BEGIN

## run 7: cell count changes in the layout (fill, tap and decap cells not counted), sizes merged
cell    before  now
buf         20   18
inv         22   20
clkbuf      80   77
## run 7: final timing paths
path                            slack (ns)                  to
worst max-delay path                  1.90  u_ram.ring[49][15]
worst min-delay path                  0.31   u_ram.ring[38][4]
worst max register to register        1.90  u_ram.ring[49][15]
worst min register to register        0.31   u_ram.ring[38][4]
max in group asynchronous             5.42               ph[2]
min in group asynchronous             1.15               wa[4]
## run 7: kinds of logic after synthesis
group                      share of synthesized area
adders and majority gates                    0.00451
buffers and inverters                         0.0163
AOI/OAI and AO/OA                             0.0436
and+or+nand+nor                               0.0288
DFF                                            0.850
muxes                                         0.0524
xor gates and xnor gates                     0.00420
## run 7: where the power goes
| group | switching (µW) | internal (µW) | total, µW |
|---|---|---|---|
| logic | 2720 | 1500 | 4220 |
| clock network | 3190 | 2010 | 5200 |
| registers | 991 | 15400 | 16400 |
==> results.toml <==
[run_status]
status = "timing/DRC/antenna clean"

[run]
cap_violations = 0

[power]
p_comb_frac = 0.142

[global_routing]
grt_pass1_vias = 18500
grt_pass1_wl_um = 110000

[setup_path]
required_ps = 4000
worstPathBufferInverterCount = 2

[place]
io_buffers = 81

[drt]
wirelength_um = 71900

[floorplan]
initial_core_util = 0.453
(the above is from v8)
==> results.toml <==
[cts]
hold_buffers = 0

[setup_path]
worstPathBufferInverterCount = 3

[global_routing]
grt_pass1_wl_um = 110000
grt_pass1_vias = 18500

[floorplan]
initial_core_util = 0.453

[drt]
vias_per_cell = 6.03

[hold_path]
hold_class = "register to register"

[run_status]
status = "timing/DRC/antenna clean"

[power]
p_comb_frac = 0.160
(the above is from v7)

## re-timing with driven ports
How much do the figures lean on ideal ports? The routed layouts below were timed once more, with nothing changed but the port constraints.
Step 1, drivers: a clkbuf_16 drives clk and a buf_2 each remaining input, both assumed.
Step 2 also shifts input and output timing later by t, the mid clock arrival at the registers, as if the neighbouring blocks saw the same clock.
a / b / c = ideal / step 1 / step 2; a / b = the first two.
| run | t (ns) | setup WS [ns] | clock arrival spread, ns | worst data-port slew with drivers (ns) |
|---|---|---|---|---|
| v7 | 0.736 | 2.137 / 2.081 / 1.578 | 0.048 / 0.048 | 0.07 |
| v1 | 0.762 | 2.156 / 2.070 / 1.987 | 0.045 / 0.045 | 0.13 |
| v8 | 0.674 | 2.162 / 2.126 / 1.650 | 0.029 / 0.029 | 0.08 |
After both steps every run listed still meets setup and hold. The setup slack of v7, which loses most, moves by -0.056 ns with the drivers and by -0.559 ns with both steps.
From an optimization exercise on the open Yosys and OpenROAD flow, aimed at small area, a short achievable clock period and few clock cycles per item; shortcuts taken in it are not production practice. RTL that was checked went through simulation tests only; none was proved equivalent to the original. Only the layout flow was run in run 1; the RTL was not checked for function there.

## flow/design.v (module list and top-level ports; edited modules follow where they fit)
// module tns_enc_s0: 365 lines
// module tns_enc_s1: 343 lines
// module tns_enc_s2: 179 lines
// module tns_link_top: 138 lines
module tns_link_top (
    input  logic        clock,
    input  logic        rst_n,
    input  logic        in_valid,
    input  logic [23:0] in_data,
    input  logic        out_credit,
    output logic        in_credit,
    output logic        out_valid,
    output logic [27:0] out_code,
    output logic [23:0] out_data
);
  // ...
==> flow/flow/run.sh <==
#!/bin/bash
# The standard layout, with port buffers of a plain buffer cell.
set -euo pipefail
export BUFFER_PORTS_ARGS="-buffer_cell sky130_fd_sc_hd__buf_1"
bash standard.sh finish > standard_flow.log 2>&1
==> flow/standard.sh <==
#!/bin/bash
# synth_recipe.tcl (not shown) runs the flow's synth.tcl, then flattens the netlist and writes it again
# the make line also repeats each setting of config.mk as NAME=value (left out here)
make -C /OpenROAD-flow-scripts/flow DESIGN_CONFIG=/design/flow/config.mk WORK_HOME=/design/flow/orfs CLKGATE_MAP_FILE= SYNTH_SCRIPT=/design/flow/synth_recipe.tcl "${@:-finish}"
==> flow/config.mk <==
export PLATFORM = sky130hd
export DESIGN_NAME = tns_link_top
export DESIGN_NICKNAME = tns_link_top
export VERILOG_FILES = /design/flow/design.v
export SDC_FILE = /design/flow/constraint.sdc
export NUM_CORES = 4
export LEC_CHECK = 0
export ABC_AREA = 1
export CAP_MARGIN = 20
export CORE_MARGIN = 2
export CORE_UTILIZATION = 40
export CTS_BUF_LIST = sky130_fd_sc_hd__clkbuf_8 sky130_fd_sc_hd__clkbuf_16
export CTS_CLUSTER_DIAMETER = 100
export CTS_CLUSTER_SIZE = 25
export SLEW_MARGIN = 20
==> flow/constraint.sdc <==
create_clock -name core_clock -period 45.0 [get_ports {clock}]
set_input_delay 9.0000 -clock core_clock [delete_from_list [all_inputs] [get_ports {clock}]]
set_output_delay 9.0000 -clock core_clock [all_outputs]
set_load 0.01 [all_outputs]
==> impl_metrics.json, run 1 <==
{
  "nClkBuffers": 18,
  "async_flop_share": 0.115,
  "sh_seq_area": 0.356,
  "grtUsageTotal": 0.176,
  "drive_gt1_frac": 0.111,
  "place_congestion": 0.892,
  "slowest_delay_ns": 0.39,
  "cp_top_family": "flip-flops",
  "synth_top_family_by_area": "simple AND/OR/NAND/NOR gates",
  "dp.cells": 2267,
  "grt_start_max_net_pins": 51,
  "synthMuxAreaShare": 0,
  "cts.htree.levels": 4,
  "drt_wl_total_um": 29000,
  "finalWorstSetupSlack_ns": 35.01,
  "grt_pass1_wl_um": 49400,
  "vias": 11400,
  "dpl.hpwl_um": 22600,
  "fmax_mhz": 100,
  "rows": 66,
  "worstSetupEndpoint": "out_code[11]",
  "m1WireLength_um": 13800,
  "grt.overflow.total": 0,
  "status": "no timing/DRC/antenna violations",
  "n_all_buffers": 83,
  "nonClkBufAreaFrac": 0.0219
}
This design comes from an exercise in tuning for small area, a short achievable clock period and few clock cycles per item on the open sky130 flow, not from production work.
Only simulation tests tie the RTL to the original design; equivalence was not proved.
No activity file was given, so power comes from the tool's default toggle rates.

lane 1:
Design anc_top, start of the top module:
module anc_top
(
    input  logic                clk,
    input  logic                rstn,
    input  logic                head_flag,
    input  anc_pkg::frame_in_t  frame,
    output anc_pkg::sample_t    dout,
    output logic                frame_done
);
    logic              rst_q1;
    logic              rst_q2;
    logic              srstn;
    logic [10:0]       ph;
    logic              active;
    logic              wz;
    logic [6:0]        ubo, ubt, ubn;
    logic [6:0]        fbo, fbt, fbn;
    logic [13:0]       pa_n;
    logic [13:0]       pb_n;
    anc_pkg::sample_t  err_a;
    anc_pkg::sample_t  err_b;
    always_ff @(posedge clk or negedge rstn)
    begin
        if (!rstn)
        begin
            rst_q1 <= 1'b0;
            rst_q2 <= 1'b0;
        end
        else
        begin
            rst_q1 <= 1'b1;
            rst_q2 <= rst_q1;
        end
    end
    assign srstn = rst_q2;
    anc_sequencer i_sequencer (
        .clk        (clk),
        .rstn       (rstn),
  ...
export LEC_CHECK = 0
export CAP_MARGIN = 20
export CORE_MARGIN = 2
export CORE_UTILIZATION = 70
export CTS_CLUSTER_DIAMETER = 90
export CTS_CLUSTER_SIZE = 27
export SLEW_MARGIN = 20
create_clock -name core_clock -period 13.0 [get_ports {clk}]
standard.sh (not shown) runs the stock make flow with config.mk's settings and CLKGATE_MAP_FILE= SYNTH_SCRIPT=/design/flow/synth_recipe.tcl, a recipe that flattens the netlist after the stock synthesis.
==> flow/flow/run.sh <==
#!/bin/bash
set -euo pipefail
bash standard.sh SETUP_SLACK_MARGIN=9.3 "BUFFER_PORTS_ARGS=-buffer_cell sky130_fd_sc_hd__buf_2" finish > run_make.log 2>&1
Testbench counts of lane 1, summed over its fixed seeds: cycles 35,200, frames 3,200.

END

Task statement:
Quote exactly the first line of the data and every line after it through the one holding "2010 | 5200 |".

Solution to this task:
## run 7: cell count changes in the layout (fill, tap and decap cells not counted), sizes merged
cell    before  now
buf         20   18
inv         22   20
clkbuf      80   77
## run 7: final timing paths
path                            slack (ns)                  to
worst max-delay path                  1.90  u_ram.ring[49][15]
worst min-delay path                  0.31   u_ram.ring[38][4]
worst max register to register        1.90  u_ram.ring[49][15]
worst min register to register        0.31   u_ram.ring[38][4]
max in group asynchronous             5.42               ph[2]
min in group asynchronous             1.15               wa[4]
## run 7: kinds of logic after synthesis
group                      share of synthesized area
adders and majority gates                    0.00451
buffers and inverters                         0.0163
AOI/OAI and AO/OA                             0.0436
and+or+nand+nor                               0.0288
DFF                                            0.850
muxes                                         0.0524
xor gates and xnor gates                     0.00420
## run 7: where the power goes
| group | switching (µW) | internal (µW) | total, µW |
|---|---|---|---|
| logic | 2720 | 1500 | 4220 |
| clock network | 3190 | 2010 | 5200 |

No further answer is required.